For this assignment, I’d like you to experience one of two transmedia stories related to The Matrix. Post your response as an entry to your own journal.
Due Date: Monday, October 5
Option 1: Animatrix
Come to John Stone Hall to watch one of the video shorts created post-The Matrix. Ms. Swords has the dvd and we have a tv/player set up in the Writing Center that you can use. Final Flight of the Osiris, one of the videos referenced in Jenkins’ chapter, is on this dvd. The Wikipedia entry will give you a synopsis of each to help you decide which to watch, but it will spoil the experience of discovery for you, so I recommend refraining from accessing it if you can.
Option 2: The Matrix Online
Visit The Matrix Online, the “memory book” site for the now-defunct Sony game. Choose the red or blue pill to browse the various documents describing the game and the stories created by the players.

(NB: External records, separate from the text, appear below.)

`config.mk`:
```
export PLATFORM = sky130hd
export DESIGN_NAME = bullet_ctrl_flat
export DESIGN_NICKNAME = d
export VERILOG_FILES = /design/src/rtl/tank_pkg.sv /design/src/rtl/bullet_ctrl_if.sv /design/src/rtl/frame_tick.sv /design/src/rtl/bullet_ctrl.sv /design/src/flat_wrapper.sv
export SDC_FILE = /design/constraint.sdc
export NUM_CORES = 1
export LEC_CHECK = 0
export ABC_AREA = 0
export ABC_CLOCK_PERIOD_IN_PS = 2700
export BUFFER_PORTS_ARGS = -buffer_cell sky130_fd_sc_hd__buf_2
export CORE_UTILIZATION = 40
export DETAILED_ROUTE_END_ITERATION = 16
export PLACE_DENSITY_LB_ADDON = 0.05
export SYNTH_ARGS = -nofsm -noshare
export SYNTH_HDL_FRONTEND = slang
export SYNTH_SLANG_ARGS = --single-unit
export TNS_END_PERCENT = 20
```
`constraint.sdc`:
```
create_clock -name Clk -period 2.7 [get_ports Clk]
set_input_delay 0.27 -clock Clk [delete_from_list [all_inputs] [get_ports Clk]]
set_output_delay 0.27 -clock Clk [all_outputs]
set_load 0.01 [all_outputs]
```
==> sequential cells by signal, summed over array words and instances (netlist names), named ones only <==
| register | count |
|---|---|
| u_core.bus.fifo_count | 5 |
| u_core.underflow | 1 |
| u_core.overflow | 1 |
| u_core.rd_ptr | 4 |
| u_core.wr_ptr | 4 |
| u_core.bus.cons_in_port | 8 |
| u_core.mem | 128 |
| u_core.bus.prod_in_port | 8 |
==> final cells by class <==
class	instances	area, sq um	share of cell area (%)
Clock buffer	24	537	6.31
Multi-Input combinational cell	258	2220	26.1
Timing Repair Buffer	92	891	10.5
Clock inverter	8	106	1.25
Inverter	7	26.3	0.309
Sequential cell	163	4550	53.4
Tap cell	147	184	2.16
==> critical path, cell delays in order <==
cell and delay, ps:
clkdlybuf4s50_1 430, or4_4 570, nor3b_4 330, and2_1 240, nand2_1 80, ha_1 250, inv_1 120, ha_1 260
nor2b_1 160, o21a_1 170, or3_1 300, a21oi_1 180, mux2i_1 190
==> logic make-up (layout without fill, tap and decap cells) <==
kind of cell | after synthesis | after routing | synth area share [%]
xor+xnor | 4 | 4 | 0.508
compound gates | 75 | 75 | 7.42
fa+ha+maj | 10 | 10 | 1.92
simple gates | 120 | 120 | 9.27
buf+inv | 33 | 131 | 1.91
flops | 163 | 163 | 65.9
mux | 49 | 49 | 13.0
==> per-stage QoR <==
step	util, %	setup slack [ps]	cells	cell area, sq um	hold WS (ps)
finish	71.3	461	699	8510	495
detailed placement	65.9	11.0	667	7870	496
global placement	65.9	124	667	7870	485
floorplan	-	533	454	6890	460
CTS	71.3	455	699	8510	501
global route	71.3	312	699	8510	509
--- config.mk ---
export PLATFORM = sky130hd
export DESIGN_NAME = fft_ctrl
export DESIGN_NICKNAME = d
export VERILOG_FILES = /design/src/rtl/fft_ctrl.sv
export SDC_FILE = /design/constraint.sdc
export NUM_CORES = 1
export LEC_CHECK = 0
export CORE_AREA = 2 2 150 152
export DETAILED_ROUTE_END_ITERATION = 6
export DIE_AREA = 0 0 152 154
export GPL_TIMING_DRIVEN = 0
export PLACE_DENSITY = 0.59
export SLEW_MARGIN = 20
export SYNTH_ARGS = -nofsm -noshare
export SYNTH_HDL_FRONTEND = slang
export SYNTH_SLANG_ARGS = --single-unit
--- constraint.sdc ---
create_clock -name clk -period 7.8 [get_ports clk]
set_input_delay 1.56 -clock clk [delete_from_list [all_inputs] [get_ports clk]]
set_output_delay 1.56 -clock clk [all_outputs]
set_load 0.05 [all_outputs]
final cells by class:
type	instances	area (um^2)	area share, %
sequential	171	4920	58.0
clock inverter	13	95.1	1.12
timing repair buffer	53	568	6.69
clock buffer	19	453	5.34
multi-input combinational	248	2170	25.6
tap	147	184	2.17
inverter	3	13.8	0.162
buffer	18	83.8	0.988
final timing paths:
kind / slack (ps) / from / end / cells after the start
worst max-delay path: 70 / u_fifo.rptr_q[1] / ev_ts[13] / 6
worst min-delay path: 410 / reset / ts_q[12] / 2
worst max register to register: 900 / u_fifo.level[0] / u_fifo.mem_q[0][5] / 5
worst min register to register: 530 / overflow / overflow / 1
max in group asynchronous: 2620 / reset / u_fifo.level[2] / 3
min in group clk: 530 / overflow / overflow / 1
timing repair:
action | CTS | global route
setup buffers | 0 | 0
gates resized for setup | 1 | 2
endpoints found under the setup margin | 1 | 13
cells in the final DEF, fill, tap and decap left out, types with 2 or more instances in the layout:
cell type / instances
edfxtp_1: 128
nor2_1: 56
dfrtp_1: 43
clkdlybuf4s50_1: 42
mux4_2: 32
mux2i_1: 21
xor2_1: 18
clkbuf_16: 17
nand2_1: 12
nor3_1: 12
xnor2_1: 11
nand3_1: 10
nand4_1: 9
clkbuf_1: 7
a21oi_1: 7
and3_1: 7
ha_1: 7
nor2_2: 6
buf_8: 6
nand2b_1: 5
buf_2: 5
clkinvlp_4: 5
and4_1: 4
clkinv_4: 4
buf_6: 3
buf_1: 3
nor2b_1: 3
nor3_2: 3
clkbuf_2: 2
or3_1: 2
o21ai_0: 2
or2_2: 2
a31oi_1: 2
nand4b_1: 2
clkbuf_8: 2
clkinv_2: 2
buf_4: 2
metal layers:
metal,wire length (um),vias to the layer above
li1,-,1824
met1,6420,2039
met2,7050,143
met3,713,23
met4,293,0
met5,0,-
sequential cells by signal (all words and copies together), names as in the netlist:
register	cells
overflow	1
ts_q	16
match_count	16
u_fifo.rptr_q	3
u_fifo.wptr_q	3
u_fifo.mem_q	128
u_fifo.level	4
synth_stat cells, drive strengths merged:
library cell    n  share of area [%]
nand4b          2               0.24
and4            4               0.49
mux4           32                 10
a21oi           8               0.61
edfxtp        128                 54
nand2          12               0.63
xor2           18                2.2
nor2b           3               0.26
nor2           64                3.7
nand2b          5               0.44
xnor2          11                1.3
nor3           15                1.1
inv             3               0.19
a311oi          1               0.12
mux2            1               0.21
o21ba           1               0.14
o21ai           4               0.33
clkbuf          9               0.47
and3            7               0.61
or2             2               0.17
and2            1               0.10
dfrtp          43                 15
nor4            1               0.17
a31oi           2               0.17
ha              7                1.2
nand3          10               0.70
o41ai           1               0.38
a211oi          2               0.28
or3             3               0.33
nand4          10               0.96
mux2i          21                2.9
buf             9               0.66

For either of these, write a post discussing this particular genre–the animated short or the participatory game–as part of the transmedia storytelling enterprise.
- First, consider what Jenkins means by “transmedia storytelling”, detailing his definition in your own words/understanding.
- Next, discuss what you believe the role of this particular item to be in the transmedia franchise of The Matrix; what gap does it fill or purpose does it serve as part of the storytelling apparatus? What other roles does it fill (as marketing tool, as social point of contact, as means of inviting participation)?
- Finally, consider your own experience as a viewer of The Matrix today, now that the entire trilogy is complete and the participatory culture surrounding the film is mainly defunct. How does your knowledge of this extended world of the story impact your view of the film(s)? Are you intrigued by the extra-textual possibilities, uninterested in them, or entirely turned off by the franchise’s attempt to actively draw you into the story? Do you think there’s a future in transmedia storytelling; do audiences want to be part of the tale?